Vicaria (Laya DeLeon Hayes) is a bright girl. So much so that her young neighbor Jada (Amani Summer) refers to her as “mad scientist” before quizzing Vicaria on the periodic table. To the outside world, Vicaria is incredibly smart, going to a special school that’ll help give her a jumpstart out of the neighborhood that took her mother when Vicaria was young and only recently took her older brother Chris (Edem Atsu-Swanzy). These are losses that have reduced her overworked father, Donald (Chad L. Coleman), to find solace in drugs sold by local dealer Kango (Denzel Whitaker), but have only steeled Vicaria’s resolve. She doesn’t want to learn all she can to get herself and her father out of their neighborhood, especially with Chris’s unborn child still on the way. No, she wants to learn how to cure death entirely to stop all of their pain. Forever.
There are story stories occurring parallel within Angry Black Girl. The first is the homage to Frankenstein, with allusions spread throughout the film. The obvious one would be like Vicaria’s name, a twist on Victor. What I give credit to Story for is the way he inserts a reference to central location Germany from the original tale into a clapback regarding Vicaria’s namesake ancestors. When Story works them in like this, they feel inspired, weaving together aspects of Shelley’s work in a way that deepens the real-world implications of the characters’ world but don’t drive the narrative as a whole. As a former Lit major, there’s some inspired applications of the original tale made modern here. For instance, that Victor was already fascinated with the sciences, but took a turn toward the morbid after scarlet fever took his mother. Here, young Vicaria does after she’s the victim of a shooting. This is where the second story comes in and as it shies away from the “Modern Prometheus” aspect of Shelley’s novel, it reveals itself as a heart-breaker.

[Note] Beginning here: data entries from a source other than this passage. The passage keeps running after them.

Context: an optimization exercise on an open-source flow, tuned for small area, a short achievable clock period and few clock cycles per item. The choices shown serve that exercise and are no tape-out recipe.
The RTL was checked by simulation tests, not by an equivalence proof against the original design.

==> flow/design.v, too long to show whole: its modules and the start of the top module <==
// module himg_qmap: 1443 lines
module himg_qmap (
    input  wire        clk,
    input  wire        rst,         
    input  wire        in_valid,
    output wire        in_ready,
    input  wire [1:0]  in_op,
    input  wire [15:0] in_data,
    output wire        out_valid,
    input  wire        out_ready,
    output wire [15:0] out_data
);
  // ...
==> flow/run.sh <==
#!/bin/bash
# synth_recipe.tcl (not shown) runs the flow's synth.tcl, then flattens the netlist and writes it again
# the make line also repeats each setting of config.mk as NAME=value (left out here)
make -C /OpenROAD-flow-scripts/flow DESIGN_CONFIG=/design/flow/config.mk WORK_HOME=/design/flow/orfs CLKGATE_MAP_FILE= SYNTH_SCRIPT=/design/flow/synth_recipe.tcl finish
==> flow/config.mk <==
export PLATFORM = sky130hd
export DESIGN_NAME = himg_qmap
export DESIGN_NICKNAME = himg_qmap
export VERILOG_FILES = /design/flow/design.v
export SDC_FILE = /design/flow/constraint.sdc
export NUM_CORES = 4
export LEC_CHECK = 0
export CAP_MARGIN = 50
export CORE_MARGIN = 2
export CORE_UTILIZATION = 55
export PLACE_DENSITY = 0.65
export SLEW_MARGIN = 70
==> flow/constraint.sdc <==
create_clock -name core_clock -period 14.0 [get_ports {clk}]
set_input_delay 2.8000 -clock core_clock [delete_from_list [all_inputs] [get_ports {clk}]]
set_output_delay 2.8000 -clock core_clock [all_outputs]
set_load 0.01 [all_outputs]
==> run summary, run 1 <==
final worst slack=8.83 ns; drt first pass iters=6; bufs w/o clock=218; Arr. time, crit path=5.67 ns; most common cell in the netlist=edfxtp_1; met2 Usage GRT=40.6%; Layout Skew=0.0254 ns; Setup Buffers After CTS=0; GR Util met1=39.4%; placed cell count=6864; clock buffers=103; Critical Path Sink=p2_R[14]; largest family of logic cells by synthesized area=adder cells; full die area=104000 um2; clock latency on the worst-skew pair=0.66 ns; CP required=14.51 ns; slowest stage delay, CP=0.53 ns; Ant. Diodes=0; WL met1=65.3 mm; run status=complete, no violations; Boundary Pins=40; Synth Area in Simple Gates=12.5%; WHS Endpoint=p5_R[2]; fraction of synthesized area in multiplexers=3.37%; Yosys reg bits=725; commonest cells in the netlist=edfxtp_1, inv_1, ha_1; R2R Setup Slk=8.83 ns; RSZ-0062 raised after global routing=no
Testbench counts, summed over its fixed seeds: cycles 3,568, items 3,072.
==> run 2: changes to the inputs <==
--- a/flow/design.v
+++ b/flow/design.v
@@ -143,18 +143,16 @@
     reg  [15:0] p11_R;
     reg  [1:0] p11_k;
     reg  [0:0] p11_neg;
     reg  [10:0] p11_q;
     reg  [0:0] p11_v;
     wire [15:0] rnd_mo;
     wire [0:0] rnd_topo;
     reg  [6:0] dq_12;
-    reg  [10:0] t64_12, t128_12;
-    wire [19:0] dqk_12 = {p11_R[6:0], 12'd0} + {p11_R[6:0], 10'd0} + {p11_R[6:0], 7'd0} - {p11_R[6:0], 2'd0} - {13'd0, p11_R[6:0]};
     reg  [1:0] p12_k;
     reg  [15:0] p12_m;
     reg  [0:0] p12_neg;
     reg  [0:0] p12_top;
     reg  [0:0] p12_v;
     wire [16:0] s6_Do;
     wire [13:0] s6_Qo;
     wire [6:0] s6_io;
@@ -912,27 +910,22 @@
         if (rst) begin
             qmaxn <= 11'd2047;
             qmaxp <= 11'd2047;
         end else if (en & p11_v & (p11_k == 2'd2)) begin
             qmaxn <= p11_q;
             qmaxp <= p11_q - {10'd0, (p11_R == 16'd0)};
         end
     always @(posedge clk) if (en & p11_v & (p11_k == 2'd3)) dq_12 <= p11_R[6:0];
-    always @(posedge clk) if (en & p11_v & (p11_k == 2'd3)) begin
-        t64_12  <= 11'd64 + {2'd0, dqk_12[19:11]};
-        t128_12 <= 11'd128 + dqk_12[19:9];
-    end
     always @(posedge clk) if (en) p12_k <= p11_k;
     always @(posedge clk) if (en) p12_m <= rnd_mo;
     always @(posedge clk) if (en) p12_neg <= p11_neg;
     always @(posedge clk) if (en) p12_top <= rnd_topo;
     always @(posedge clk) if (rst) p12_v <= 1'b0; else if (en) p12_v <= p11_v;
     wire        s6_isd = (p12_k == 2'd1);
-    wire        s6_acc = (p12_m[10:0] > t64_12) & ~p12_k[0];
     wire [10:0] s6_am1 = p12_m[10:0];
     wire [6:0] s6_ak2 = dq_12 + 7'd25;
     wire s6_as3 = ~s6_am1[0] ^ ~s6_am1[1];
     wire s6_ac4 = ~s6_am1[0] & ~s6_am1[1];
     wire s6_as5 = ~s6_am1[1] ^ ~s6_am1[2];
     wire s6_ac6 = ~s6_am1[1] & ~s6_am1[2];
     wire s6_as7 = s6_ak2[0] ^ ~s6_am1[2] ^ ~s6_am1[3];
     wire s6_ac8 = (s6_ak2[0] & ~s6_am1[2]) | (s6_ak2[0] & ~s6_am1[3]) | (~s6_am1[2] & ~s6_am1[3]);
@@ -1019,19 +1012,71 @@
     wire s6_ac89 = (s6_as66 & 1'b1) | (s6_as66 & s6_ac65) | (1'b1 & s6_ac65);
     wire s6_as90 = s6_as68 ^ 1'b1 ^ s6_ac67;
     wire s6_ac91 = (s6_as68 & 1'b1) | (s6_as68 & s6_ac67) | (1'b1 & s6_ac67);
     wire s6_as92 = ~s6_am1[10] ^ s6_ac69;
     wire s6_ac93 = ~s6_am1[10] & s6_ac69;
     wire [15:0] s6_ax94 = {s6_ac93, s6_as92, s6_as90, s6_as88, s6_as86, s6_as84, s6_as82, s6_as80, s6_as78, s6_as76, s6_as74, s6_as72, s6_as70, ~s6_am1[2], ~s6_am1[1], ~s6_am1[0]};
     wire [15:0] s6_ay95 = {1'b0, s6_ac91, s6_ac89, s6_ac87, s6_ac85, s6_ac83, s6_ac81, s6_ac79, s6_ac77, s6_ac75, s6_ac73, s6_ac71, 1'b1, 1'b0, 1'b0, 1'b1};
     wire [15:0] s6_asum96 = s6_ax94 + s6_ay95;
+    wire s6_as97 = dq_12[2] ^ ~s6_am1[6];
+    wire s6_ac98 = dq_12[2] & ~s6_am1[6];
+    wire s6_as99 = ~s6_am1[0] ^ ~s6_am1[1];
+    wire s6_ac100 = ~s6_am1[0] & ~s6_am1[1];
+    wire s6_as101 = ~s6_am1[1] ^ ~s6_am1[2];
+    wire s6_ac102 = ~s6_am1[1] & ~s6_am1[2];
+    wire s6_as103 = ~s6_am1[2] ^ ~s6_am1[3];
+    wire s6_ac104 = ~s6_am1[2] & ~s6_am1[3];
+    wire s6_as105 = ~s6_am1[3] ^ ~s6_am1[4] ^ ~s6_am1[7];
+    wire s6_ac106 = (~s6_am1[3] & ~s6_am1[4]) | (~s6_am1[3] & ~s6_am1[7]) | (~s6_am1[4] & ~s6_am1[7]);
+    wire s6_as107 = dq_12[0] ^ ~s6_am1[4] ^ ~s6_am1[5];
+    wire s6_ac108 = (dq_12[0] & ~s6_am1[4]) | (dq_12[0] & ~s6_am1[5]) | (~s6_am1[4] & ~s6_am1[5]);
+    wire s6_as109 = dq_12[1] ^ ~s6_am1[5] ^ ~s6_am1[6];
+    wire s6_ac110 = (dq_12[1] & ~s6_am1[5]) | (dq_12[1] & ~s6_am1[6]) | (~s6_am1[5] & ~s6_am1[6]);
+    wire s6_as111 = s6_as97 ^ ~s6_am1[7] ^ ~s6_am1[10];
+    wire s6_ac112 = (s6_as97 & ~s6_am1[7]) | (s6_as97 & ~s6_am1[10]) | (~s6_am1[7] & ~s6_am1[10]);
+    wire s6_as113 = dq_12[3] ^ ~s6_am1[7] ^ ~s6_am1[8];
+    wire s6_ac114 = (dq_12[3] & ~s6_am1[7]) | (dq_12[3] & ~s6_am1[8]) | (~s6_am1[7] & ~s6_am1[8]);
+    wire s6_as115 = dq_12[4] ^ ~s6_am1[8];
+    wire s6_ac116 = dq_12[4] & ~s6_am1[8];
+    wire s6_as117 = dq_12[5] ^ ~s6_am1[9];
+    wire s6_ac118 = dq_12[5] & ~s6_am1[9];
+    wire s6_as119 = dq_12[6] ^ ~s6_am1[10];
+    wire s6_ac120 = dq_12[6] & ~s6_am1[10];
+    wire s6_as121 = ~s6_am1[0] ^ ~s6_am1[3];
+    wire s6_ac122 = ~s6_am1[0] & ~s6_am1[3];
+    wire s6_as123 = s6_as99 ^ ~s6_am1[4] ^ 1'b1;
+    wire s6_ac124 = (s6_as99 & ~s6_am1[4]) | (s6_as99 & 1'b1) | (~s6_am1[4] & 1'b1);
+    wire s6_as125 = s6_as101 ^ ~s6_am1[5] ^ s6_ac100;
+    wire s6_ac126 = (s6_as101 & ~s6_am1[5]) | (s6_as101 & s6_ac100) | (~s6_am1[5] & s6_ac100);
+    wire s6_as127 = s6_as103 ^ ~s6_am1[6] ^ s6_ac102;
+    wire s6_ac128 = (s6_as103 & ~s6_am1[6]) | (s6_as103 & s6_ac102) | (~s6_am1[6] & s6_ac102);
+    wire s6_as129 = s6_as105 ^ 1'b1 ^ s6_ac104;
+    wire s6_ac130 = (s6_as105 & 1'b1) | (s6_as105 & s6_ac104) | (1'b1 & s6_ac104);
+    wire s6_as131 = s6_as107 ^ ~s6_am1[8] ^ s6_ac106;
+    wire s6_ac132 = (s6_as107 & ~s6_am1[8]) | (s6_as107 & s6_ac106) | (~s6_am1[8] & s6_ac106);
+    wire s6_as133 = s6_as109 ^ ~s6_am1[9] ^ s6_ac108;
+    wire s6_ac134 = (s6_as109 & ~s6_am1[9]) | (s6_as109 & s6_ac108) | (~s6_am1[9] & s6_ac108);
+    wire s6_as135 = s6_as111 ^ 1'b1 ^ s6_ac110;
+    wire s6_ac136 = (s6_as111 & 1'b1) | (s6_as111 & s6_ac110) | (1'b1 & s6_ac110);
+    wire s6_as137 = s6_as113 ^ s6_ac98 ^ s6_ac112;
+    wire s6_ac138 = (s6_as113 & s6_ac98) | (s6_as113 & s6_ac112) | (s6_ac98 & s6_ac112);
+    wire s6_as139 = s6_as115 ^ ~s6_am1[9] ^ s6_ac114;
+    wire s6_ac140 = (s6_as115 & ~s6_am1[9]) | (s6_as115 & s6_ac114) | (~s6_am1[9] & s6_ac114);
+    wire s6_as141 = s6_as117 ^ ~s6_am1[10] ^ s6_ac116;
+    wire s6_ac142 = (s6_as117 & ~s6_am1[10]) | (s6_as117 & s6_ac116) | (~s6_am1[10] & s6_ac116);
+    wire s6_as143 = s6_as119 ^ 1'b1 ^ s6_ac118;
+    wire s6_ac144 = (s6_as119 & 1'b1) | (s6_as119 & s6_ac118) | (1'b1 & s6_ac118);
+    wire [16:0] s6_ax145 = {1'b1, s6_ac120, s6_as143, s6_as141, s6_as139, s6_as137, s6_as135, s6_as133, s6_as131, s6_as129, s6_as127, s6_as125, s6_as123, s6_as121, ~s6_am1[2], ~s6_am1[1], ~s6_am1[0]};
+    wire [16:0] s6_ay146 = {1'b0, s6_ac144, s6_ac142, s6_ac140, s6_ac138, s6_ac136, s6_ac134, s6_ac132, s6_ac130, s6_ac128, s6_ac126, s6_ac124, s6_ac122, 1'b1, 1'b0, 1'b0, 1'b1};
+    wire [16:0] s6_asum147 = s6_ax145 + s6_ay146;
+    wire        s6_acc = s6_asum49[15] & ~p12_k[0];
     wire [15:0] s6_S   = s6_acc ? s6_asum49 : s6_asum96;
     wire [15:0] s6_res = p12_neg ? (p12_top ? 16'h8000 : 16'd0 - p12_m) : (p12_top ? 16'h7fff : p12_m);
-    assign s6_topo = p12_m[10:0] > t128_12;
+    assign s6_topo = s6_asum147[16];
     assign s6_Do = s6_isd ? {1'b0, s6_res} : p12_k[0] ? {1'b0, p12_m} : {s6_S[15], s6_S};
     assign s6_Qo = s6_acc ? {7'd0, dq_12} : 14'd0;
     assign s6_io = {6'd0, s6_acc};
     always @(posedge clk) if (en & p12_v & (p12_k == 2'd3)) dq_13 <= p12_m[6:0];
     always @(posedge clk) if (en) p13_D <= s6_Do[15:0];
     always @(posedge clk) if (en) p13_Q <= s6_Qo[6:0];
     always @(posedge clk) if (en) p13_i <= s6_io[0:0];
     always @(posedge clk) if (en) p13_k <= p12_k;
==> flow/config.mk (replaced) <==
export PLATFORM = sky130hd
export DESIGN_NAME = himg_qmap
export DESIGN_NICKNAME = himg_qmap
export VERILOG_FILES = /design/flow/design.v
export SDC_FILE = /design/flow/constraint.sdc
export NUM_CORES = 4
export LEC_CHECK = 0
export CAP_MARGIN = 20
export CORE_MARGIN = 2
export CORE_UTILIZATION = 65
export PLACE_DENSITY = 0.75
export SLEW_MARGIN = 20
==> run 2 against run 1 <==
Effect of this change: still clean on timing, DRC and antenna; via count down 3.4%; maximum frequency down 18%; count of clock-buffer cells in the layout decreased by 6; largest cell class unchanged.
==> run summary, run 2 <==
die height=292 um (was 322 um); final setup violation count=0 (unchanged); Total Routing Usage GR=31.0% (was 26.5%); hold path start=p8_neg (was p4_R[2]); via count=39800 (was 41200); most common cell in the netlist=edfxtp_1 (unchanged); HP Class=reg -> reg (unchanged); drt first pass iters=7 (was 6); CTS Buf Count=80 (was 83); Slowest-stage cell, CP=nor2_1 (was fa_1); Worst Reg-to-Reg Cells=19 (was 20); R2R Path End=p2_R[14] (unchanged); CP required=14.37 ns (was 14.51 ns); cts hold-fix bufs=0 (unchanged); Max Slew Vio Count=0 (unchanged); hold path cells=0 (unchanged); routed len/inst=20.1 um (was 19.5 um); register area=20500 um2 (was 21000 um2); main area contributors after synthesis=edfxtp_1, ha_1, fa_1 (unchanged); Routed WL=131 mm (was 137 mm); CP Capture Type=flop (unchanged); WHS Endpoint=p9_neg (was p5_R[2]); most common cell after layout, fill and taps aside=edfxtp_1 (unchanged); share of flip-flops with an asynchronous set or reset=0% (unchanged); Post-synth EDFFs=630 (was 646); num rows=105 (was 116); Multi-input gate area=30300 um2 (was 31900 um2); Setup Buffers After CTS=0 (unchanged); CTS Sinks=709 (was 725); Layout Skew=0.0286 ns (was 0.0254 ns); RePlAce Congestion=0.948 (was 0.886); Primary FF master, synth=edfxtp_1 (unchanged); Max Fclk=0.159 GHz (was 0.194 GHz); total grt overflow=0 (unchanged); Relative slew margins=27.4%; Hold Vio Cnt, Final=0 (unchanged); drt first-iter violations=3503 (was 3352); Yosys reg bits=709 (was 725); Max Root-Sink Buffers=3 (unchanged); Top cell by count, worst path=a21oi_1; Tmin final=6.29 ns (was 5.17 ns); global-route wire length before repair=210 mm (was 217 mm); drt via density=6.11 (was 5.87); ordered cell list for the critical path=nor2_1 -> a21oi_1 -> nor2_1 -> a221oi_1 -> ha_1 -> inv_1 -> fa_1 -> inv_1 -> fa_1 -> ha_1 -> a21o_1 -> a21oi_1 -> nand2_1 -> nor3_1 -> nor3_1 -> a2111oi_0 -> a21oi_1 -> xnor2_1 -> o21ai_0 (was buf_2 -> xor2_1 -> and2_2 -> a221oi_1 -> ha_1 -> inv_1 -> fa_1 -> inv_1 -> fa_1 -> ha_1 -> a21oi_1 -> o22ai_1 -> nor2_1 -> a21oi_1 -> o2111ai_2 -> a311oi_1 -> o21a_1 -> o21a_1 -> or4_1 -> nand3_1); Layout fillers=6134 (was 8359); largest net degree at the start of global routing=122 (was 71); share of layout cells above drive strength 1=5.95% (was 9.98%); R2R Setup Slk=7.71 ns (was 8.83 ns); Ys Warns=1 (unchanged); Core Box Area=82000 um2 (was 100000 um2); Boundary Pins=40 (unchanged); clock latency on the worst-skew pair=0.65 ns (was 0.66 ns); initial antenna violation count=1 (was 3); RSZ-0062 raised after global routing=no (unchanged); Buffers on Ports=39 (unchanged); Worst-Margin Slew=1.09 ns; Post-DP HPWL=96.5 mm (was 103 mm); Die Span X=292 um (was 322 um); H-tree lvl count=3 (unchanged); most frequent cells in the layout=edfxtp_1, inv_1, ha_1 (unchanged); commonest cells in the netlist=edfxtp_1, inv_1, ha_1 (unchanged); run status=complete, no violations (unchanged); worst path bufs/invs=2 (was 3); max-cap violations=0 (unchanged); placed cell count=6369 (was 6864); sequential share of the synthesized area=38.1% (was 37.8%); CTS tree=built (unchanged); worst reg2reg path startpoint=dq_1[2] (unchanged); Post-CTS Resized=0 (unchanged); antenna-violating nets left=0 (unchanged); full die area=85100 um2 (was 104000 um2); Ant. Diodes=0 (unchanged); slowest stage delay, CP=0.96 ns (was 0.53 ns); synthesized area=53800 um2 (was 55500 um2); Arr. time, crit path=6.65 ns (was 5.67 ns); Nets=6134 (was 6462); Area growth, synth to finish=7.47% (was 10.8%); Clk pin slew, worst setup/hold paths=0.06 ns (was 0.07 ns); startpoint types=flop (unchanged); Fin Setup TNS=0 ns (unchanged); Syn Area/Cell=9.91 um2 (was 9.99 um2); Max Fanout on Critical Path=26 (was 13); # DRC=0 (unchanged); Netlist cell types=102 (was 105); Syn Nets=6181 (was 6357); Final period util=44.9% (was 36.9%); WS Path Type=reg -> reg (unchanged); root buf cell=clkbuf_16 (unchanged); vias in the first global route=38900 (was 39600); Yosys top cell by area=edfxtp_1 (unchanged); initial core utilization=65.6% (was 55.5%); Yosys top cell area share=35.2% (was 34.9%); Layout Cells excl Fill=6518 (was 7030); Top Family by Delay on Critical Path=compound AO/OA/AOI/OAI gates (was adder cells); Post-Syn Instances=5429 (was 5560)
==> run 2: cell types whose count changed in the layout (fill, tap and decap cells not counted), moves of 16 or more <==
| cell | before | now |
|---|---|---|
| buf_2 | 76 | 1 |
| ha_1 | 561 | 511 |
| nand2_1 | 432 | 477 |
| buf_4 | 73 | 40 |
| o21a_1 | 62 | 36 |
| o211ai_1 | 33 | 11 |
| xor2_1 | 101 | 123 |
| inv_1 | 628 | 607 |
| nor2_1 | 339 | 319 |
| nor3_1 | 85 | 102 |
| edfxtp_1 | 646 | 630 |
==> run 2: cell families after synthesis <==
kind of cell               synth area share [%]
muxes                                      3.11
xor gates and xnor gates                   5.35
DFF                                        38.1
other                                    0.0140
buffers and inverters                      5.78
AOI/OAI and AO/OA                          14.8
adders and majority gates                  20.0
and+or+nand+nor                            12.8
==> run 2: stage by stage <==
step | cell area (um2) | hold slack (ns) | util, % | setup slack, ns
after floorplan | 53800 | 0.400 | - | 1.06
after global placement | 55100 | 0.400 | 67.2 | 7.86
after detailed placement | 55100 | 0.405 | 67.2 | 7.81
after CTS | 57800 | 0.410 | 70.5 | 7.79
after global routing | 57800 | 0.413 | 70.6 | 7.16
final | 57800 | 0.415 | 70.6 | 7.71
==> run 2: layer usage <==
layer / routed length (um) / track usage (%) / share of wire, %
met1: 55300 / 41.2 / 42
met2: 63400 / 52.4 / 48
met3: 8110 / 4.09 / 6.2
met4: 4340 / 10.8 / 3.3
met5: 0 / 0 / 0
==> run 2: worst max-delay path by stage <==
stage / cells past startpoint / slack, ns / from / endpoint
after floorplan: 3 / 1.06 / o2_v / dq_14[0]
after global placement: 19 / 7.86 / dq_1[2] / p2_R[14]
after detailed placement: 19 / 7.81 / dq_1[2] / p2_R[14]
after CTS: 19 / 7.79 / dq_1[2] / p2_R[13]
after global routing: 19 / 7.16 / dq_1[2] / p2_R[14]
final: 19 / 7.71 / dq_1[2] / p2_R[14]
==> run 2: cell type report <==
type / count / area share (%)
inverters: 612 / 3.98
clock inverters: 51 / 1.06
flip-flops and latches: 709 / 35.4
multi-input cells: 3899 / 52.3
clock buffers: 97 / 3.66
repair buffers: 80 / 1.23
well taps: 1070 / 2.31
Testbench counts of run 2, summed over its fixed seeds: cycles 3,568, items 3,072.
==> run 3: changes to the inputs <==
--- a/flow/config.mk
+++ b/flow/config.mk
@@ -7,2 +7,3 @@
 export LEC_CHECK = 0
+export ABC_AREA = 1
 export CAP_MARGIN = 20
==> run 3 against run 2 <==
Effect of this change: synthesized cell count rose by 18%; sequential share of layout area fell by 0.78 points; critical path depth did not move; final cell count rose by 17%; utilization rose by 0.11 points; first-iteration DRC count rose by 11%; critical path type unchanged; worst hold slack got worse by 0.0062 ns.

Through the few engagements we see, Vicaria is known in her community and is not necessarily part of it. Jada isn’t the only one firmly aware of her scientific interests and it’s something that gets her in trouble with Kango, the man Vicaria blames for the death of Chris. Simultaneously, Vicaria gets into trouble at her school due to a white instructor engaging in microaggressions before things escalate. The interaction at the school demonstrates that, just like in her neighborhood, she doesn’t fully belong. Is she on a track to take her above and beyond or is she destined for arrests? That depends on whether you believe that these are the only two options. In the world of Angry Black Girl, these seem to be what the bulk of the characters believe based on the interactions we see and the responses to those interactions. Between the plain racist teacher at her school and the hostile police action that occurs frequently in their neighborhood, all Vicaria knows is the system that would see her muted before it would see her succeed. When Story drills into this, Angry Black Girl is incisive, zeroing in on the tropes and perspectives that keep the Black community and other minorities as a lower class in the U.S.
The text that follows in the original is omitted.